Researchers have identified that Dishevelled doesn’t only function in the cytoplasm and at the cell membrane – it must also pass into the nucleus. A study published today in Journal of Biology reveals that Dishevelled, a key player in the Wnt/beta-catenin signalling pathway, has to be localised in the nucleus to perform a key aspect of its function. This discovery should shed light on both normal embryonic development and the development of cancer.
In the paper, Sergei Sokol and colleagues, from Harvard Medical School, show that Dishevelled (Dsh) is constantly shuttling between the nucleus and the cytoplasm, owing to its nuclear export and import sequences, but that it has to be in the nucleus to respond to certain Wnt signals transmitted through the ‘canonical’ Wnt signalling pathway.
Dsh has always been considered to be a cytoplasmic protein, exerting its function as a stabiliser of beta-catenin in the cell cytoplasm after stimulation by Wnt secreted ligands binding to Frizzled receptors on the cell surface.
Sokol and colleagues show using Xenopus embryos and mammalian cultured cells that a mutated version of Dsh, which accumulates in the nucleus, is functional in the Wnt signalling pathway. Preventing Dsh from getting into the nucleus, however, either by mutating the nuclear localisation signal of the protein or by using a drug that disables the nuclear export machinery, impairs function. In mammalian cells, endogenous Dsh responds to Wnt ligands by mobilising to the nucleus.

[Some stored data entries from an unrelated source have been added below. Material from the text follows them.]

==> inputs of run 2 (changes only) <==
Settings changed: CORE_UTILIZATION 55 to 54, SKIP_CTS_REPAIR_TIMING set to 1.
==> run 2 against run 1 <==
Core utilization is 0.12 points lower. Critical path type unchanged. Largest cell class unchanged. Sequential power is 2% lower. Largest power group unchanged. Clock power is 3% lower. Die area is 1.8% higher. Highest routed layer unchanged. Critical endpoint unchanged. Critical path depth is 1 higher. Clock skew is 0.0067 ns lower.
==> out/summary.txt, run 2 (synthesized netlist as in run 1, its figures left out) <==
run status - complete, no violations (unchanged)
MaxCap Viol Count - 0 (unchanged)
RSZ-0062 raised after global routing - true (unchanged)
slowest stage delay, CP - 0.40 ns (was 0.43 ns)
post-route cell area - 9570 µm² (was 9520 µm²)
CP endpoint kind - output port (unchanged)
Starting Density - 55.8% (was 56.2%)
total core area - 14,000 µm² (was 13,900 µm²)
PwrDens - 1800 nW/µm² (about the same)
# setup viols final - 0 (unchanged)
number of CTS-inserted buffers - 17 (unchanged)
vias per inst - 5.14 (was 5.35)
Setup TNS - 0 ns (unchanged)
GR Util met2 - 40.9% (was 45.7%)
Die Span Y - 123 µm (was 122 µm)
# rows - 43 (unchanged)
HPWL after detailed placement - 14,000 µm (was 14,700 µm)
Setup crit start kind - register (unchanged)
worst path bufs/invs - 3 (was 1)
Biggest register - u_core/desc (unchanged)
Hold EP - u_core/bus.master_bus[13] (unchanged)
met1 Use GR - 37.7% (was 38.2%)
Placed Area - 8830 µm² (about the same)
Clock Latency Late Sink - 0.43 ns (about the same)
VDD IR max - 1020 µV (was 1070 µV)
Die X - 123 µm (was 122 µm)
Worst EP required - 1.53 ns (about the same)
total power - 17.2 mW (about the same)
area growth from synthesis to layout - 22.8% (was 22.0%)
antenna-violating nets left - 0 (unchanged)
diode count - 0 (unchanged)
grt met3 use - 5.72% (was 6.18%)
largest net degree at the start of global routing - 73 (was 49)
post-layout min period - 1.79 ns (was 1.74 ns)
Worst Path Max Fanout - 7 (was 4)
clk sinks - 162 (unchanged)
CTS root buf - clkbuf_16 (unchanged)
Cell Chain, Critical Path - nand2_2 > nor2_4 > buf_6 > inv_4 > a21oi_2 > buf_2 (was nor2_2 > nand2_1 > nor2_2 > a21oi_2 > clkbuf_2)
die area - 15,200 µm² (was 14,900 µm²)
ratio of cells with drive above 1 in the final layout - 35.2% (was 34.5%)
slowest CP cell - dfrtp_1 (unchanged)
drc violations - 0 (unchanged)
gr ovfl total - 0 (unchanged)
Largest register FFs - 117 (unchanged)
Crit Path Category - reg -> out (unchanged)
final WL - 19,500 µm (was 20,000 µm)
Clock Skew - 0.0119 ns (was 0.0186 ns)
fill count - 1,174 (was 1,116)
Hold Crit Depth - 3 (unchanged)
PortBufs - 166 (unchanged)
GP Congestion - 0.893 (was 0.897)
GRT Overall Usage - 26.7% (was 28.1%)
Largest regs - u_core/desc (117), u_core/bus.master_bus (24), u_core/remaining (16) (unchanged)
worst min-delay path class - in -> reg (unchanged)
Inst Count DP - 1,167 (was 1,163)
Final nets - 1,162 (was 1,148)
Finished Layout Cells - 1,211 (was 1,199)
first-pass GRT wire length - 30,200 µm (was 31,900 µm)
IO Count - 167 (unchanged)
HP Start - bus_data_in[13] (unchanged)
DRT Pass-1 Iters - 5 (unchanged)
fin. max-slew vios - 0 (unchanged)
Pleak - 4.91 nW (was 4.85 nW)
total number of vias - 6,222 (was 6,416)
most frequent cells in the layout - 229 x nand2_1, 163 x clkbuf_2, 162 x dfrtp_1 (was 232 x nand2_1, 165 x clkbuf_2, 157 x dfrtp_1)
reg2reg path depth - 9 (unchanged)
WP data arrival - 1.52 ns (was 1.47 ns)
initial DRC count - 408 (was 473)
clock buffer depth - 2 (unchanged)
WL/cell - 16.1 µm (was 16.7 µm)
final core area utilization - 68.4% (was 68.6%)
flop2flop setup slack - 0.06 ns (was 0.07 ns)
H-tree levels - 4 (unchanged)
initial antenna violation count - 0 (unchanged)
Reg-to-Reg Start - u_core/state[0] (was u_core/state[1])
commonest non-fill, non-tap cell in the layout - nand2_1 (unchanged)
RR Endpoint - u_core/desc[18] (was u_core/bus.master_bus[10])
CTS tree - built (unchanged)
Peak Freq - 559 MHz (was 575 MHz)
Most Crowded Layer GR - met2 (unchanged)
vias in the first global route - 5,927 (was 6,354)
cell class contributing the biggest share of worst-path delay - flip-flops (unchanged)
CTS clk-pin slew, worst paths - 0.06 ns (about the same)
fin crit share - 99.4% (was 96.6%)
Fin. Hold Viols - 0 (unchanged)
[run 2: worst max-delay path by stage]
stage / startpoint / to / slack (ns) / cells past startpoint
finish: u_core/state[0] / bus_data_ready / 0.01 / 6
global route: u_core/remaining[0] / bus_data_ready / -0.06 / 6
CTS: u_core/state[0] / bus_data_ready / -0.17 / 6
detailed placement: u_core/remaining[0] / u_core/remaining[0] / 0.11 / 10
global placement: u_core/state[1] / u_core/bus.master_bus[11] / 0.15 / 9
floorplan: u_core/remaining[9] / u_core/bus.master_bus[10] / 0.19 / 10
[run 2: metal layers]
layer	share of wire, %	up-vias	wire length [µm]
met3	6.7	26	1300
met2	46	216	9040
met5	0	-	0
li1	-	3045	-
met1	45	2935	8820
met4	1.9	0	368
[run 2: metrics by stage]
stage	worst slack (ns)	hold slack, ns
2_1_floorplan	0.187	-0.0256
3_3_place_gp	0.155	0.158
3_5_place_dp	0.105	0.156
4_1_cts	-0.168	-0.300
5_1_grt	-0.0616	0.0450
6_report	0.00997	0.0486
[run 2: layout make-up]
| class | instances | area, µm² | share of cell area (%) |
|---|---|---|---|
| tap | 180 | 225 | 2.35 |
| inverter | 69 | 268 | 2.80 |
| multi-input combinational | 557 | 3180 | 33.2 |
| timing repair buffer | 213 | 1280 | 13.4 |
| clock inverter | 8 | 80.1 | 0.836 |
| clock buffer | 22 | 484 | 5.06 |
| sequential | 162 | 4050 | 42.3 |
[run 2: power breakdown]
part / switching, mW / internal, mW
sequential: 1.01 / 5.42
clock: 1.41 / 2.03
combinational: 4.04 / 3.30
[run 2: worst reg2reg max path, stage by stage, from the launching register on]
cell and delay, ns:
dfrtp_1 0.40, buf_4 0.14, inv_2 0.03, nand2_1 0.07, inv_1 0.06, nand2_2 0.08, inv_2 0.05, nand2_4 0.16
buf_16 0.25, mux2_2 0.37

“Our findings are consistent with a scenario in which Wnt signaling may cause nuclear translocation of Dsh followed by formation of a stable beta-catenin/Tcf3 complex and transcriptional activation of target genes”, explain the authors. Dsh’s exact role in the nucleus, however, is still unclear.
Dsh is also important in non-canonical Wnt signaling pathways, which involve proteins such as Rho GTPase and JNK. Sokol and colleagues show that nuclear localisation of Dsh is not required for its function in non-canonical signaling.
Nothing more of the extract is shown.